GMDSS Services Each Contracting Government is required to undertake to make available, as it deems practical and necessary, either individually or in co-operation with other Contracting Governments appropriate shore based facilities for the following radio communication services: 

  1. A radio communication service utilizing Geostationary satellites in the Maritime Mobile-Satellite Service 
  2. A radio communication service utilizing polar orbiting satellites in the Mobile – Satellite Service. 
  3. The Maritime Mobile Service in the bands between 156MHz and 174 MHz (VHF) 
  4. The Maritime Mobile Service in the bands between 4000kHz and 27500kHz (HF) 
  5. The Maritime Mobile Service in the bands between 415kHz and 535kHz and between 1605kHz and 4000kHz (MF) 
Each Contracting Government is not required to provide all radio communication services, but should be adequate to cover the sea areas, which it has designated off its coasts. 

Navtex Receiver


NAVTEX is an international, automated system for instantly distributing maritime navigational warnings, weather forecasts and warnings, search and rescue notices and similar information to ships. The transmitters transmit on 518 Khz frequency and the transmitters in a particular area work on the principle of time sharing, i.e. when one transmitter is transmitting, the other transmitters in that area are quiet and do not transmit. When one transmitter completes transmission, the next transmitter starts transmitting as scheduled. Hence even though the same frequency is used, there is no clash between transmissions from various transmitters. A small, low-cost and self-contained “smart” printing radio receiver installed on the bridge checks each incoming message to see if it has been received during an earlier transmission, or if it is of a category of no interest to the ship’s master. If it is a new and wanted message, it is printed on a roll of adding-machine size paper; if not, the message is ignored. A new ship coming into the area will receive many previously broadcast messages for the first time; ships already in the area, which had already received the message, won’t receive it again. No person needs to be present during a broadcast to receive vital information 

For a NAVTEX receiver to function effectively, it is essential that the operator should know how to programme and operate his particular receiver. This is not difficult provided the following practical steps are followed: 

  1. Make sure that there are sufficient rolls of NAVTEX paper on board.
  2. Check that there is paper in the receiver. 
  3. Turn the NAVTEX receiver on at least four hours before sailing, or better still, leave it on permanently. This avoids the chance of losing vital information that could affect the vessel during its voyage. 
  4. Make sure that you are familiar with the Operating Manual for that particular equipment model, paying particular attention to the fact that your equipment may be programmed differently from other makes and models. 
  5. Programme your receiver to accept only those messages identified with the B1 character of the NAVTEX station which covers the area in which your vessel is currently sailing and the one covering the area into which you are about to sail. This will avoid the equipment printing information, which has no relevance to your voyage and will avoid unnecessary waste of paper. 
  6. Programme your receiver to accept only those messages identified with the B2 characters (type of message) you wish to receive. It is recommended that most B2 characters (A to Z) be programmed, but you may exclude those for nav aid equipments (Decca or Loran for example) with which your vessel is NOT fitted. 
  7. Be aware that the characters A, B and D MUST be included, as they are mandatory. 
  8. Take extra care not to confuse the Programming of B1 characters (station designators) with those of B2 characters (type of messages), it is very easy for an operator to believe that they are Programming B1 characters when in fact they are programming B2 characters. After programming ALWAYS CHECK the programme status to ensure that it is correct.
  9. If information is received incomplete/garbled, inform the relevant NAVTEX station, giving the time of reception (UTC) and your vessel’s position to enable you to obtain the information you require.

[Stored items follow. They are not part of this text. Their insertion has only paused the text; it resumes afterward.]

$ cat src/hw/rtl/nacoa_pkg.sv
// Shared types and constants for the node-aware CPU ownership allocator.
// Holds request/response payloads, command and status codes, and the
// control structs between the top level and the free-slot search unit.
package nacoa_pkg;

  localparam int unsigned NUM_CPUS_DEF      = 512;
  localparam int unsigned CPUS_PER_NODE_DEF = 64;

  // Bits of the occupancy map examined per search cycle
  localparam int unsigned CHUNK_W    = 64;
  // Slot index width at the largest supported table
  localparam int unsigned SLOT_MAX_W = 12;
  // Width of slot, node-range and limit comparisons
  localparam int unsigned CMP_W      = 16;

  localparam logic [9:0] CPUS_IN_USE_RST = 10'd512;

  localparam logic [1:0] CMD_CLAIM   = 2'd0;
  localparam logic [1:0] CMD_RELEASE = 2'd1;
  localparam logic [1:0] CMD_QUERY   = 2'd2;

  localparam logic [1:0] ST_DONE     = 2'd0;
  localparam logic [1:0] ST_FAIL     = 2'd1;
  localparam logic [1:0] ST_MISMATCH = 2'd2;

  typedef struct packed {
    logic [1:0]  cmd;
    logic [63:0] owner_key;
    logic [2:0]  home_node;
    logic [8:0]  cpu_index;
  } req_t;

  typedef struct packed {
    logic [1:0] status;
    logic [8:0] granted_cpu;
    logic       slot_owned;
  } rsp_t;

  typedef struct packed {
    logic             start;
    logic [CMP_W-1:0] node_lo;
    logic [CMP_W-1:0] node_hi;
    logic [CMP_W-1:0] lim;
  } srch_ctl_t;

  typedef struct packed {
    logic                  done;
    logic                  home_hit;
    logic [SLOT_MAX_W-1:0] home_slot;
    logic                  any_hit;
    logic [SLOT_MAX_W-1:0] any_slot;
  } srch_res_t;

  typedef struct packed {
    logic                  set;
    logic                  clr;
    logic [SLOT_MAX_W-1:0] idx;
  } map_upd_t;

endpackage

$ cat src/hw/rtl/nacoa_search.sv
// Occupancy map and free-slot search: scans the map one chunk per cycle and
// keeps the lowest free slot on the home node and on any node. Uses nacoa_pkg.
module nacoa_search #(
  parameter int unsigned NUM_CPUS = nacoa_pkg::NUM_CPUS_DEF
) (
  input  logic                  clk_i,
  input  logic                  rst_ni,
  input  nacoa_pkg::srch_ctl_t  ctl_i,
  input  nacoa_pkg::map_upd_t   upd_i,
  output nacoa_pkg::srch_res_t  res_o
);

  localparam int unsigned CW     = nacoa_pkg::CHUNK_W;
  localparam int unsigned NCHUNK = (NUM_CPUS + CW - 1) / CW;
  localparam int unsigned CIDX_W = (NCHUNK > 1) ? $clog2(NCHUNK) : 1;
  localparam int unsigned BITS   = NCHUNK * CW;
  localparam int unsigned BIT_W  = $clog2(BITS);
  localparam int unsigned PE_W   = $clog2(CW);
  localparam int unsigned CMP_W  = nacoa_pkg::CMP_W;
  localparam int unsigned SW     = nacoa_pkg::SLOT_MAX_W;

  logic [BITS-1:0]   owned_q;
  logic              busy_q;
  logic              done_q;
  logic [CIDX_W-1:0] chunk_q;
  logic              home_hit_q;
  logic              any_hit_q;
  logic [SW-1:0]     home_slot_q;
  logic [SW-1:0]     any_slot_q;

  logic [CW-1:0]    word;
  logic [CMP_W-1:0] slot_base;
  logic [CMP_W-1:0] slot;
  logic [CW-1:0]    free_vec;
  logic [CW-1:0]    home_vec;
  logic [PE_W-1:0]  free_pos;
  logic [PE_W-1:0]  home_pos;
  logic             last_chunk;

  always_comb begin
    word      = owned_q[chunk_q * CW +: CW];
    slot_base = CMP_W'(chunk_q) << PE_W;
    slot      = '0;
    free_vec  = '0;
    home_vec  = '0;
    for (int b = 0; b < CW; b++) begin
      slot        = slot_base + CMP_W'(b);
      free_vec[b] = !word[b] && (slot < ctl_i.lim);
      home_vec[b] = free_vec[b] && (slot >= ctl_i.node_lo) && (slot < ctl_i.node_hi);
    end
    // Walk downward so the lowest set bit wins
    free_pos = '0;
    home_pos = '0;
    for (int b = CW - 1; b >= 0; b--) begin
      if (free_vec[b]) begin
        free_pos = PE_W'(b);
      end
      if (home_vec[b]) begin
        home_pos = PE_W'(b);
      end
    end
    last_chunk = (chunk_q == CIDX_W'(NCHUNK - 1));
  end

  always_ff @(posedge clk_i or negedge rst_ni) begin
    if (!rst_ni) begin
      owned_q     <= '0;
      busy_q      <= 1'b0;
      done_q      <= 1'b0;
      chunk_q     <= '0;
      home_hit_q  <= 1'b0;
      any_hit_q   <= 1'b0;
      home_slot_q <= '0;
      any_slot_q  <= '0;
    end else begin
      done_q <= 1'b0;
      if (upd_i.set) begin
        owned_q[BIT_W'(upd_i.idx)] <= 1'b1;
      end else if (upd_i.clr) begin
        owned_q[BIT_W'(upd_i.idx)] <= 1'b0;
      end
      if (ctl_i.start) begin
        busy_q     <= 1'b1;
        chunk_q    <= '0;
        home_hit_q <= 1'b0;
        any_hit_q  <= 1'b0;
      end else if (busy_q) begin
        if (!home_hit_q && (home_vec != '0)) begin
          home_hit_q  <= 1'b1;
          home_slot_q <= SW'(slot_base + CMP_W'(home_pos));
        end
        if (!any_hit_q && (free_vec != '0)) begin
          any_hit_q  <= 1'b1;
          any_slot_q <= SW'(slot_base + CMP_W'(free_pos));
        end
        if (last_chunk) begin
          busy_q <= 1'b0;
          done_q <= 1'b1;
        end else begin
          chunk_q <= chunk_q + CIDX_W'(1);
        end
      end
    end
  end

  assign res_o.done      = done_q;
  assign res_o.home_hit  = home_hit_q;
  assign res_o.home_slot = home_slot_q;
  assign res_o.any_hit   = any_hit_q;
  assign res_o.any_slot  = any_slot_q;

endmodule

$ cat config.mk
export PLATFORM = sky130hd
export DESIGN_NAME = nacoa_search
export DESIGN_NICKNAME = d
export VERILOG_FILES = /design/src/hw/rtl/nacoa_pkg.sv /design/src/hw/rtl/nacoa_search.sv
export SDC_FILE = /design/constraint.sdc
export NUM_CORES = 1
export LEC_CHECK = 0
export BUFFER_PORTS_ARGS = -buffer_cell sky130_fd_sc_hd__buf_2
export CORE_MARGIN = 2
export CORE_UTILIZATION = 46
export CTS_BUF_LIST = sky130_fd_sc_hd__clkbuf_2
export DETAILED_ROUTE_END_ITERATION = 8
export HOLD_SLACK_MARGIN = 0.03
export PLACE_DENSITY_LB_ADDON = 0.15
export RECOVER_POWER = 50
export SYNTH_ARGS = -nofsm -noshare
export SYNTH_HDL_FRONTEND = slang
export SYNTH_SLANG_ARGS = --single-unit
$ cat constraint.sdc
create_clock -name clk_i -period 4.3 [get_ports clk_i]
set_input_delay 0.43 -clock clk_i [delete_from_list [all_inputs] [get_ports clk_i]]
set_output_delay 0.43 -clock clk_i [all_outputs]
set_load 0.1 [all_outputs]
# After elaboration in Yosys (flattened, before gate mapping)
# Index checks and enable logic that the tools add are counted.
# Widths: inputs -> output; s select.
# totals
out_inout_bits,27
word_cells,694
input_bits,65
regBits,543
# op_classes
bitwise_logic,4
mux,147
shift,1
eq_ne,2
n_lt_le_gt_ge,194
n_reduce_logical,272
addsub,66
# op_table
operator,count
$lt 10x16->1,126
$mux 512,2
$ge 10x16->1,63
$mux 6,128
$and 512x512->512,1
$not 512->512,1
$or 512x512->512,1
$shiftx 512x10->64,1
$add 9x6->10 const B,32
$logic_and 1x1->1,195
$add 9x5->10 const B,16
$reduce_bool 64->1,2
$add 9x4->10 const B,8
$logic_not 1->1,66
$add 9x3->10 const B,4
$lt 9x16->1,2
$add 9x2->10 const B,2
$add 9x6->10,2
$ge 9x16->1,1
$mux 1,13
$add 9x1->10 const B,1
$lt 9x10->1 const B,1
$demux 1 s9,1
$ge 9x1->1 const B,1
8 further kinds,16

# Depth between registers and ports, before layout
# logic_depth
word_depth,70
depth_mapped,16
mapped_depth_nobuf,12

# Worst setup path after synthesis
# Ideal clock, no wire load.
# synth_timing
path_kind,input-to-reg
startpoint,input port ctl_i[39] in the netlist's numbering
endpoint,register home_slot_q[7]
path_stages,14
setup_time_ns,0.128
t_required_ns,4.172
setup_slack_ns,0.806
n_path_buf,3
t_arrival_ns,3.366
cell_sequence,inv_1 ha_1 clkbuf_1 a211o_1 a21oi_1 or2_1 buf_2 a221oi_1 o41a_1 nor3_2 nand4_2 o31ai_4 buf_6 mux2_1
# synth_via
elab_chain_len,68
word_cells_on_any_way,260
cone_classes,add/sub: 1; order compare: 64; mux: 64; reduce/logical: 131
# synth_rtl
element,line,text
start: declaration,nacoa_search.sv:8,"input nacoa_pkg::srch_ctl_t ctl_i,"
$ge 10x16->1,nacoa_search.sv:49,home_vec[b] = free_vec[b] && (slot >= ctl_i.node_lo) && (slot < ctl_i.node_hi);
$logic_and 1x1->1 (2 in series),nacoa_search.sv:49,
$mux 6 (64 in series),nacoa_search.sv:58,if (home_vec[b]) begin
$add 9x6->10,nacoa_search.sv:90,home_slot_q <= SW'(slot_base + CMP_W'(home_pos));
end signal: assignment,nacoa_search.sv:90,
end: declaration,nacoa_search.sv:28,logic [SW-1:0] home_slot_q;
# Several ways; a longest one is shown, not always the timed one.
# A chain may end at the register's enable or synchronous reset.

# Worst setup path in the final report
# layout_timing
startpoint,register chunk_q[1]
endpoint,register home_slot_q[1]
# layout_via
elab_chain_len,70
word_cells_on_any_way,580
cone_classes,add/sub: 64; order compare: 192; shift: 1; mux: 64; reduce/logical: 259
# layout_rtl
element,line,text
start: declaration,nacoa_search.sv:25,logic [CIDX_W-1:0] chunk_q;
start signal: assignment,nacoa_search.sv:100,chunk_q <= chunk_q + CIDX_W'(1);
$add 9x6->10 or $shiftx 512x10->64 (tied branches),"nacoa_search.sv:47, nacoa_search.sv:41",
$lt 10x16->1 or $logic_not 1->1 (tied branches),nacoa_search.sv:48,free_vec[b] = !word[b] && (slot < ctl_i.lim);
$logic_and 1x1->1,nacoa_search.sv:48,
$logic_and 1x1->1 (2 in series),nacoa_search.sv:49,
$mux 6 (64 in series),nacoa_search.sv:58,
$add 9x6->10,nacoa_search.sv:90,
# Several ways; a longest one is shown, not always the timed one.

==> run summary <==
Type of the tightest min-delay check: in2reg
Ys flop type: dfrtp_1
Tmin final: 4.22 ns
Critical path launch point: chunk_q[1]
GPL Wtd Cong: 1.05
CTS root buf: clkbuf_2
Core Rows: 96
Remaining DRCs: 0
PD cells: 318 mW/mm^2
Drt first-iter violations: 4177
Layout cell share with drive strength beyond 1: 19.4%
Flop2flop setup slack: 0.08 ns
Hpwl dp: 87.3 mm
GRT Total Usage: 36.7%
Worst slack, placed: -0.451 ns
Commonest cells post-synth: nand2_1 (669), o21ai_0 (598), nand3_1 (556)
Final WS setup: 0.0790 ns
Final nets: 3927
Clock Path Buffers: 3
Dominant cell type by area after synthesis: dfrtp_1
Rel. slew slack: -104%
1st-pass router iterations: 6
H-Tree Depth: 4
Clk Latency, worst-skew pair: 1.36 ns
Ys async rst share: 100%
DRT antenna net count: 0
Hold depth: 7
Vias in the first global route: 30443
Syn Area/Cell: 8.71 um^2
Synthesis-to-finish area growth: 12.0%
Core area: 0.0687 mm^2
Worst Tran Pin Value: 3.05 ns
Failing checks: capacitance limit, slew limit
Fin. max-slew vios: 553
Largest net degree at the start of global routing: 102
FF+latch count, synth: 537
Initial core utilization: 46.6%
Critical Path Sink Type: flop
Worst Skew: 0.108 ns
Outcome: complete, but fails checks
Final WL: 132 mm
Synth warn: 0
VDD IR max: 0.223 mV
RSZ-0062 raised after global routing: no
Cell Area, Synth: 0.0320 mm^2
Leakage power: 17.6 nW
FF/Latch Area: 0.0134 mm^2
Worst Path Max Fanout: 37
Setup crit start kind: flop
Post-synth EDFFs: 0
WS Path Type: reg2reg
Hold_sp: ctl_i[46]
# fillers: 6686
Reg2reg path depth: 13
I/O Buffers: 82
Antenna violations before repair: 6
Fmax: 237 MHz
# IOs: 92
Clock transition at path regs: 0.09 ns
Cts bufs inserted: 148
Setup violations, final: 0
Synth top area share: 42.0%
First-pass GRT wire length: 196 mm
Clk sinks: 537
Final hold viol count: 0
Total power: 11.4 mW
WL per Instance: 27.0 um
CTS tree: built
CP Data Arrival Time: 5.38 ns
TNS Setup: 0 ns
Synth unique cells: 110
Ranking of synthesized cells by area: dfrtp_1 (42%), o21ai_0 (9.3%), mux4_2 (8.9%), nand3_1 (8.7%), nand2_1 (7.8%)
Die W: 268 um
Final hold slack: 0.200 ns
Hold Path End: home_slot_q[1]
Top-count cell post-synth: nand2_1
# Max-Cap Violations: 9
Sequential share of the synthesized area: 42.0%
Total gr overflow: 0
DR vias: 31789
Fin crit share: 98.2%
R2R Path Start: chunk_q[1]
Footprint of the multi-input gates: 0.0171 mm^2
Cells after synthesis: 3677
Required @ worst endpoint: 5.46 ns
RR Endpoint: home_slot_q[1]
Chip Height: 268 um
Full die area: 0.0718 mm^2
Via density: 6.50
## final cells by class
cell class | count | area share (%)
multi-input combinational | 2783 | 47.7
sequential | 537 | 37.5
timing repair buffer | 348 | 7.52
tap | 931 | 3.25
clock buffer | 223 | 3.11
clock inverter | 31 | 0.540
inverter | 30 | 0.314
antenna | 10 | 0.0697
## how the worst max path moves through the flow
stage	end	slack [ns]	depth (start not counted)
floorplan	home_slot_q[7]	0.81	14
global placement	home_slot_q[0]	-0.45	15
detailed placement	home_slot_q[0]	-0.45	15
CTS	home_slot_q[0]	0.01	13
global route	home_slot_q[8]	0.01	14
finish	home_slot_q[1]	0.08	13
## layer usage
layer	share of wire [%]	up-vias	track usage, %	wire (um)
met5	0.015	-	0	20
met4	6.1	4	20.8	8040
met3	9.8	391	7.54	13000
met2	45	1902	56.4	59400
met1	39	15682	48.7	51600
li1	-	13810	-	-
## metrics by stage
stage / std cells / area (um^2) / utilization (%)
6_report: 4893 / 35900 / 52.2
5_1_grt: 4890 / 35900 / 52.2
4_1_cts: 4882 / 35900 / 52.2
3_5_place_dp: 4588 / 34100 / 49.7
3_3_place_gp: 4588 / 34100 / 49.7
2_1_floorplan: 3682 / 32000 / -
## timing repair
item / CTS / global route
pin swaps: 0 / 1
endpoints found under the hold margin: 1071 / 0
hold buffers: 40 / 0
gates resized for setup: 5 / 13
buffers inserted: 0 / 1
gates cloned: 0 / 0
setup endpoints to repair: 1 / 10
## worst max-delay path, cell delays in order (launching register included)
cell       delay [ns]
dfrtp_4          0.54
buf_16           0.29
buf_4            0.31
mux4_2           0.58
nor2_1           0.27
o22a_1           0.34
o311a_1          0.32
a221oi_1         0.12
o311ai_1         0.32
o2111ai_2        0.29
a31oi_1          0.25
buf_4            0.15
a211oi_1         0.05
o41ai_2          0.21
## cell families (layout without fill, tap and decap cells)
family / Yosys count / in the layout / share of synthesized area [%]
compound gates: 950 / 950 / 17.7
mux: 174 / 174 / 10.5
flops: 537 / 537 / 42.0
buf+inv: 362 / 632 / 5.07
simple gates: 1638 / 1638 / 24.2
fa+ha+maj: 14 / 14 / 0.547
other cells: 1 / 16 / 0.0117
xor+xnor: 1 / 1 / 0.0273
## layout by cell type (no fill, tap or decap), types with 20 or more instances in the layout
master	count
a21oi_1	83
mux4_2	127
buf_4	200
nor2_1	137
o21ai_0	597
nand2b_1	21
nand2_1	668
nand4_1	31
nor2b_1	20
nor3_1	34
dlygate4sd3_1	38
and2_1	23
dfrtp_1	534
o211ai_1	20
mux2i_1	32
buf_2	80
clkbuf_2	228
inv_1	28
a211oi_1	21
nand3_1	556
## power breakdown
group	internal, mW	switching (mW)	leakage, nW
logic	0.686	1.57	9.22
clock network	1.45	2.30	1.01
registers	5.27	0.133	7.40
total	7.41	4.01	17.6
(Power assumes the default switching activity.)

COSPAS-SARSAT satellite system is a satellite based search and rescue system designed to locate 3 types of distress beacons. The system operates on two frequencies 406MHz and 121.5MHz and relies on low altitude satellites in near polar orbits to provide global coverage. The satellites communicate with a network of earth stations known as Local User Terminals (LUTs) who can pass distress alerts and location data to rescue authorities via Mission Control Centres (MCCs). 

The significance of the polar orbit is that as the earth rotates, the path of the orbiting satellite will pass over a different part of the earth each time. This way, full earth coverage is possible with only 1 satellite as the satellite travels in the north-south direction and the earth in the east-west direction. 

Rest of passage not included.